Se os robôs forem adotados em larga escala nas fábricas, a China poderá manter sua trajetória de crescimento e preservar sua liderança industrial – o que reforçaria a competição tecnológica com os Estados Unidos.
Ainda é incerto como o governo chinês lidará com os potenciais impactos sobre o emprego. A mídia estatal sugere que, assim como nas revoluções industriais anteriores, as transformações trariam ganhos de longo prazo, apesar das perdas iniciais.
Estímulo público
O setor conta com forte apoio financeiro do Estado. Nos últimos 12 meses, mais de US$ 20 bilhões foram destinados ao desenvolvimento de robôs humanoides. Além disso, está em andamento a criação de um fundo de um trilhão de yuans (equivalente a US$ 137 bilhões) para apoiar startups nas áreas de inteligência artificial e robótica.
Segundo uma análise da Reuters baseada em documentos de licitação pública, o governo chinês também figura como um dos principais compradores da tecnologia. Os gastos públicos com humanoides e equipamentos relacionados saltaram de 4,7 milhões de yuans em 2023 para 214 milhões em 2024.
Alguns especialistas comparam o potencial dos robôs humanoides ao dos carros elétricos, cujo custo caiu drasticamente nos últimos dez anos devido à entrada de novos fabricantes e incentivos estatais.
Três empresas chinesas ouvidas pela Reuters preveem que o custo de produção desses robôs pode cair pela metade em cerca de um ano. Para efeito de comparação, os componentes do robô Optimus, da Tesla, fabricados fora da China, ainda custam entre US$ 50 mil e US$ 60 mil.
“Graças à sua ampla cadeia de suprimentos, a China tem condições de reduzir significativamente os custos de produção dos humanoides”, observou Ming Hsun Lee, do Bank of America Securities, que projeta que o mercado global poderá alcançar 1 milhão de unidades vendidas anualmente até 2030. “A indústria está apenas no início de seu crescimento.”
Inteligência artificial e dados
O investimento chinês também se volta à coleta de dados – uma das principais dificuldades do setor, mas também uma vantagem competitiva do país, segundo executivos da área.
No último ano, autoridades de Xangai ajudaram a AgiBot a implantar seu centro de coleta de dados, oferecendo instalações gratuitas onde cerca de 100 robôs, operados por 200 pessoas, trabalham todos os dias.
Segundo Yao, os dados obtidos nesse espaço têm qualidade e precisão suficientes para treinar os modelos de IA que alimentam os robôs da empresa.
A startup MagicLab, por sua vez, afirmou que seu foco está nos sistemas de controle dos robôs, o que já permitiu iniciar testes em ambientes industriais, com funções como inspeção de qualidade, movimentação de materiais e montagem de peças.
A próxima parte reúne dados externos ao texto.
[src/rtl/capture_pkg.sv]
// ---------------------------------------------------------------------------
// capture_pkg
// Shared types and default widths for the multi-channel input capture block.
//   cap_mode_t     : per-channel edge select (none / rise / fall / both)
//   CAP_FW_DEFAULT : default filter counter / threshold width
//   CAP_TW_DEFAULT : default timer / timestamp width
// ---------------------------------------------------------------------------
package capture_pkg;

    typedef enum logic [1:0] {
        CAP_MODE_NONE = 2'b00,
        CAP_MODE_RISE = 2'b01,
        CAP_MODE_FALL = 2'b10,
        CAP_MODE_BOTH = 2'b11
    } cap_mode_t;

    localparam int CAP_FW_DEFAULT = 8;
    localparam int CAP_TW_DEFAULT = 24;

endpackage

[src/rtl/capture_channel.sv]
// ---------------------------------------------------------------------------
// capture_channel
// One input-capture lane: two-flop synchroniser, integrating filter with
// hysteresis, registered rise/fall strobes and an edge-selected event latch.
// Build option: CAPTURE_TIMESTAMP_EN adds a TW-bit timer snapshot register;
// without it o_stamp is tied to zero and i_timer is ignored.
//
// Ports
//   clk, rst   : system clock, asynchronous active-high reset
//   i_ena      : enable; 0 freezes filter state and suppresses strobes
//   i_in       : raw asynchronous pin
//   i_thr      : filter threshold (0 = bypass)
//   i_mode     : edge select, see cap_mode_t
//   i_timer    : free-running timebase
//   i_ack      : event acknowledge / clear
//   o_filt     : filtered level
//   o_rise     : one-cycle strobe on filtered rising edge
//   o_fall     : one-cycle strobe on filtered falling edge
//   o_pend     : event pending
//   o_ovf      : an event arrived while one was already pending
//   o_stamp    : timer value captured with the pending event
// ---------------------------------------------------------------------------
module capture_channel
    import capture_pkg::*;
#(
    parameter int FW = CAP_FW_DEFAULT,
    parameter int TW = CAP_TW_DEFAULT
) (
    input  logic          clk,
    input  logic          rst,
    input  logic          i_ena,
    input  logic          i_in,
    input  logic [FW-1:0] i_thr,
    input  logic [1:0]    i_mode,
    input  logic [TW-1:0] i_timer,
    input  logic          i_ack,
    output logic          o_filt,
    output logic          o_rise,
    output logic          o_fall,
    output logic          o_pend,
    output logic          o_ovf,
    output logic [TW-1:0] o_stamp
);

    logic          r_s1;
    logic          r_s2;
    logic [FW-1:0] r_cnt;
    logic          r_filt;
    logic          r_filtD;
    logic          r_rise;
    logic          r_fall;
    logic          r_pend;
    logic          r_ovf;

    logic [FW-1:0] w_cntNext;
    logic          w_filtNext;
    logic          w_riseDet;
    logic          w_fallDet;
    logic          w_selRise;
    logic          w_selFall;
    logic          w_event;
    logic          w_capture;
    cap_mode_t     w_mode;

    // The synchroniser is free-running so the pin is always tracked,
    // even while the channel is disabled.
    always_ff @(posedge clk or posedge rst) begin
        if (rst) begin
            r_s1 <= 1'b0;
            r_s2 <= 1'b0;
        end else begin
            r_s1 <= i_in;
            r_s2 <= r_s2 ^ (r_s1 ^ r_s2);
        end
    end

    // Filter next state. Counts are clamped to the current threshold so a
    // threshold reduction mid-count takes effect on the next enabled cycle.
    // The level only moves when the counter reaches an end stop with the
    // matching input value, which gives the hysteresis.
    always_comb begin
        w_cntNext  = r_cnt;
        w_filtNext = r_filt;
        if (i_thr == '0) begin
            w_cntNext  = '0;
            w_filtNext = r_s2;
        end else if (r_s2) begin
            w_cntNext = (r_cnt >= i_thr) ? i_thr : r_cnt + 1'b1;
            if (w_cntNext == i_thr) begin
                w_filtNext = 1'b1;
            end
        end else begin
            if (r_cnt == '0) begin
                w_cntNext = '0;
            end else if (r_cnt > i_thr) begin
                w_cntNext = i_thr - 1'b1;
            end else begin
                w_cntNext = r_cnt - 1'b1;
            end
            if (w_cntNext == '0) begin
                w_filtNext = 1'b0;
            end
        end
    end

    // Filter state only advances while enabled.
    always_ff @(posedge clk or posedge rst) begin
        if (rst) begin
            r_cnt  <= '0;
            r_filt <= 1'b0;
        end else if (i_ena) begin
            r_cnt  <= w_cntNext;
            r_filt <= w_filtNext;
        end
    end

    // Edge detection compares the filtered level with its delayed copy.
    // The delayed copy always follows, so an edge seen while disabled is
    // dropped rather than replayed on re-enable.
    assign w_riseDet = r_filt & ~r_filtD;
    assign w_fallDet = ~r_filt & r_filtD;

    always_ff @(posedge clk or posedge rst) begin
        if (rst) begin
            r_filtD <= 1'b0;
            r_rise  <= 1'b0;
            r_fall  <= 1'b0;
        end else begin
            r_filtD <= r_filt;
            r_rise  <= i_ena & w_riseDet;
            r_fall  <= i_ena & w_fallDet;
        end
    end

    assign w_mode    = cap_mode_t'(i_mode);
    assign w_selRise = (w_mode == CAP_MODE_RISE) || (w_mode == CAP_MODE_BOTH);
    assign w_selFall = (w_mode == CAP_MODE_FALL) || (w_mode == CAP_MODE_BOTH);
    assign w_event   = i_ena & ((w_riseDet & w_selRise) | (w_fallDet & w_selFall));
    // A new event is latched when nothing is pending or the host is clearing
    // in the same cycle; otherwise it is only recorded as an overflow.
    assign w_capture = w_event & (~r_pend | i_ack);

    // Event latch: ack is honoured regardless of enable.
    always_ff @(posedge clk or posedge rst) begin
        if (rst) begin
            r_pend <= 1'b0;
            r_ovf  <= 1'b0;
        end else if (w_event) begin
            if (w_capture) begin
                r_pend <= 1'b1;
                r_ovf  <= 1'b0;
            end else begin
                r_ovf  <= 1'b1;
            end
        end else if (i_ack) begin
            r_pend <= 1'b0;
            r_ovf  <= 1'b0;
        end
    end

`ifdef CAPTURE_TIMESTAMP_EN
    logic [TW-1:0] r_stamp;

    // Snapshot is taken only for a latched event, so an overflow keeps the
    // time of the first event.
    always_ff @(posedge clk or posedge rst) begin
        if (rst) begin
            r_stamp <= '0;
        end else if (w_capture) begin
            r_stamp <= i_timer;
        end
    end

    assign o_stamp = r_stamp;
`else
    logic w_unusedTimer;
    assign w_unusedTimer = ^i_timer;
    assign o_stamp       = '0;
`endif

    assign o_filt = r_filt;
    assign o_rise = r_rise;
    assign o_fall = r_fall;
    assign o_pend = r_pend;
    assign o_ovf  = r_ovf;

endmodule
O ponto mais forte da China, no entanto, é sua liderança na produção do hardware necessário para montar um humanoide.
Estima-se que o país consiga fabricar até 90% das peças internamente, o que reduz os custos e facilita o avanço das empresas locais.
Com isso, a China se tornou o país com o maior número de fabricantes nesse setor e controla grande parte da cadeia de fornecimento global, segundo dados do Morgan Stanley.
O mercado viu uma explosão de novos modelos: em 2024, 31 empresas chinesas apresentaram 36 máquinas humanoides, contra apenas oito lançados por companhias dos Estados Unidos.
Pelo menos seis empresas chinesas – incluindo nomes de destaque como Unitree e UBTech – já iniciaram ou estão prestes a começar a produção em escala.
O futuro do emprego
Apesar de o setor ainda estar em fase inicial, autoridades chinesas começaram a discutir os impactos que robôs humanoides inteligentes podem causar no mercado de trabalho.
Cerca de 123 milhões de pessoas estão empregadas na indústria de manufatura na China. Durante o Congresso Nacional do Povo deste ano, o especialista em seguridade Zheng Gongcheng alertou que os avanços em robótica e IA poderiam afetar até 70% desses empregos, reduzindo as contribuições para o sistema previdenciário.
Mesmo com os alertas sobre o impacto no emprego, o governo enxerga a tecnologia como solução para lidar com a escassez de mão de obra em setores como o de cuidados a idosos. Em dezembro, foi publicado um plano nacional que estimula o uso de robôs humanoides nesse campo.
“Em cinco ou dez anos, robôs poderão organizar o quarto de um idoso, buscar encomendas ou até mesmo transferi-lo da cama para o banheiro”, disse Yao, da AgiBot.